Stores have varying coupon policies. Kroger supermarkets in Central Kentucky will double coupons up to 50 cents off. Also, when Kroger has its 10 for $10 deals, you don't need to buy 10 of that item. It just means each item in that special is $1. Find out a store's policies before you shop.
Wal-Mart just enacted a new coupon policy. It will give you money back on coupon overages. So if you have coupons for more than an item costs, you'll get money back.
Don't be nervous using coupons, but make sure you get the correct product and the right quantity, and that the coupon is not expired. If a cashier doesn't accept your coupon and you don't understand why, ask to see a manager.

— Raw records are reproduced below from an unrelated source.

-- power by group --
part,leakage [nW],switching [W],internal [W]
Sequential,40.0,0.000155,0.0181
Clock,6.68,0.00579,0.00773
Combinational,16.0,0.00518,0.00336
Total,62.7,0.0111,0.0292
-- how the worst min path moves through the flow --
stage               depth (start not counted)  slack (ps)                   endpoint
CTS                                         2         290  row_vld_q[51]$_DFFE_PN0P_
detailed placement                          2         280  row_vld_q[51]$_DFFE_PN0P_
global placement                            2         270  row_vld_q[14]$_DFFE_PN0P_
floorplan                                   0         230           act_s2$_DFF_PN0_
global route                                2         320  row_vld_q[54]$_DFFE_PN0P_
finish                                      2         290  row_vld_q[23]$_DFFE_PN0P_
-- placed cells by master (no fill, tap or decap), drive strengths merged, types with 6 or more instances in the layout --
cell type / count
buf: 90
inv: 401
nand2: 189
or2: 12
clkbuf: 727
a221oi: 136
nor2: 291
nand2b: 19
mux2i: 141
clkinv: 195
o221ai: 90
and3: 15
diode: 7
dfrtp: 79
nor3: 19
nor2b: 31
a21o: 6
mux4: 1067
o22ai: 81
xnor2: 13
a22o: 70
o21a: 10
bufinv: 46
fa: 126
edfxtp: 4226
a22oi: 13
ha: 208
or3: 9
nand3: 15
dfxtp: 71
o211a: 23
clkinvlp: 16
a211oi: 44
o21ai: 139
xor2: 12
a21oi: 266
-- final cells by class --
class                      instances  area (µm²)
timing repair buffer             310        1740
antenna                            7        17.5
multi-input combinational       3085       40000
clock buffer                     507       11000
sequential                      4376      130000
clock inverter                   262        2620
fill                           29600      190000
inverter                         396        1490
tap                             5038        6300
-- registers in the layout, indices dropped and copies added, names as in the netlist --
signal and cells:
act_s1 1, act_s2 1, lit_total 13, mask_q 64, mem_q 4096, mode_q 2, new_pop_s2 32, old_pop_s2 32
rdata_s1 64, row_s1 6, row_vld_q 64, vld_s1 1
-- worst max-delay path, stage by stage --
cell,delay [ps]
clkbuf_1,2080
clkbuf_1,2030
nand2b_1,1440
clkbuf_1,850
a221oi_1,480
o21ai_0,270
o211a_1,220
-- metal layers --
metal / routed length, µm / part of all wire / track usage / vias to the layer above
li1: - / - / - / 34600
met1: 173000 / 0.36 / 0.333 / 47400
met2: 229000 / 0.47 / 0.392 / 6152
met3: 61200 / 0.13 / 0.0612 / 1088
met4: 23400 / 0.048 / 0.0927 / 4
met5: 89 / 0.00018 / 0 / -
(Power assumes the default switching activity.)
--- src/design/brcsi_pkg.sv ---
package brcsi_pkg;

	localparam int CNT_W = 13;

	typedef enum logic [1:0] {
		MODE_SET    = 2'd0,
		MODE_CLEAR  = 2'd1,
		MODE_INVERT = 2'd2,
		MODE_WIPE   = 2'd3
	} mode_t;

	typedef struct packed {
		logic load;
		logic wipe;
		logic rd_en;
	} dp_cmd_t;

	typedef struct packed {
		logic col_empty;
	} dp_sts_t;

	function automatic logic [3:0] pop8(input logic [7:0] v);
		logic [3:0] n;
		n = '0;
		for (int i = 0; i < 8; i++) begin
			n = n + 4'(v[i]);
		end
		return n;
	endfunction

endpackage

--- src/design/brcsi_ctrl.sv ---
module brcsi_ctrl
	import brcsi_pkg::*;
#(
	parameter int GRID_ROWS = 64,
	parameter int ROW_AW    = 6
) (
	input  logic              clk,
	input  logic              arst_n,
	input  logic              start,
	input  logic [1:0]        mode,
	input  logic [6:0]        row_first,
	input  logic [6:0]        row_last,
	input  dp_sts_t           sts,
	output dp_cmd_t           cmd,
	output logic [ROW_AW-1:0] rd_row,
	output logic              busy,
	output logic              done
);

	typedef enum logic [3:0] {
		ST_IDLE  = 4'b0001,
		ST_SWEEP = 4'b0010,
		ST_FLUSH = 4'b0100,
		ST_DONE  = 4'b1000
	} state_t;

	state_t            state_q, state_d;
	logic              flush_q;
	logic [ROW_AW-1:0] row_q, last_q;
	logic [8:0]        row_last_c;
	logic              accept, wipe, row_empty, empty_cmd;

	assign accept     = start && (state_q == ST_IDLE);
	assign wipe       = (mode_t'(mode) == MODE_WIPE);
	assign row_last_c = ({2'b00, row_last} >= 9'(GRID_ROWS)) ? 9'(GRID_ROWS - 1)
	                                                          : {2'b00, row_last};
	assign row_empty  = ({2'b00, row_first} > row_last_c);
	assign empty_cmd  = wipe || row_empty || sts.col_empty;

	always_comb begin
		state_d = state_q;
		unique case (state_q)
			ST_IDLE: begin
				if (accept) begin
					state_d = empty_cmd ? ST_DONE : ST_SWEEP;
				end
			end
			ST_SWEEP: begin
				if (row_q == last_q) begin
					state_d = ST_FLUSH;
				end
			end
			ST_FLUSH: begin
				if (flush_q) begin
					state_d = ST_DONE;
				end
			end
			ST_DONE: begin
				state_d = ST_IDLE;
			end
			default: begin
				state_d = ST_IDLE;
			end
		endcase
	end

	always_ff @(posedge clk or negedge arst_n) begin
		if (!arst_n) begin
			state_q <= ST_IDLE;
			flush_q <= 1'b0;
		end else begin
			state_q <= state_d;
			if (state_q == ST_SWEEP) begin
				flush_q <= 1'b0;
			end else if (state_q == ST_FLUSH) begin
				flush_q <= 1'b1;
			end
		end
	end

	always_ff @(posedge clk) begin
		if (accept) begin
			row_q  <= ROW_AW'(row_first);
			last_q <= ROW_AW'(row_last_c);
		end else if (state_q == ST_SWEEP) begin
			row_q <= row_q + 1'b1;
		end
	end

	assign cmd.load  = accept && !wipe;
	assign cmd.wipe  = accept && wipe;
	assign cmd.rd_en = (state_q == ST_SWEEP);
	assign rd_row    = row_q;
	assign busy      = (state_q != ST_IDLE);
	assign done      = (state_q == ST_DONE);

	a_done_pulse: assert property (@(posedge clk) disable iff (!arst_n)
		done |=> !done) else $error("done held longer than one cycle");

	a_wipe_fast: assert property (@(posedge clk) disable iff (!arst_n)
		cmd.wipe |=> done) else $error("clear all did not finish next cycle");

	a_sweep_range: assert property (@(posedge clk) disable iff (!arst_n)
		(state_q == ST_SWEEP && row_q != last_q) |=> (state_q == ST_SWEEP))
		else $error("sweep left before last row");

endmodule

If you want to learn how to use your coupons better, I am offering a class with the Fayette County Extension Homemakers at 6:30 p.m. April 14 at the Lexington Public Library, 140 East Main Street. Call (859) 231-5500 to register.
■ Coupons.com has coupons for a buy-one-get-one-free HP photo poster at Walmart, a free Sears portrait studio collage and a free portrait package at Olan Mills.
■ Snapfish is offering 100 4-by-6 prints for $5.
■ Buy any Picaboo classic photo book and get one free.
■ Receive a free ticket to the Disney movie Pirates of Caribbean: On Stranger Tides when you buy an eligible Pirates of the Caribbean Blu-ray combo pack or Blu-ray Trilogy.
■ Buy any 2 pound or larger Iams dry dog food or Iams dry cat food and receive a free bag with a mail-in-rebate.
In the Lexington area
■ Sign up for Lowe's free kids' clinics at 10 a.m. Saturday. Kids can make a shoot-around basketball hoop to celebrate March Madness.
■ Pancake Day is March 21 at Perkins. Participating restaurants will give guests a free short stack of made-from-scratch buttermilk pancakes.
■ Join the Bluegrass Chapter of the American Red Cross for Save-a-Life Saturday on March 19. The Red Cross will have free classes on the basics of hands-only CPR, treating for shock, and treating wounds. The classes will be shortened versions of Red Cross training courses.
■ Free cheese fondue at Melting Pot, April 11 to 14, to celebrate National Cheese Fondue Day.
■ Red Robin will help you grow your own ketchup by giving away tomato seeds.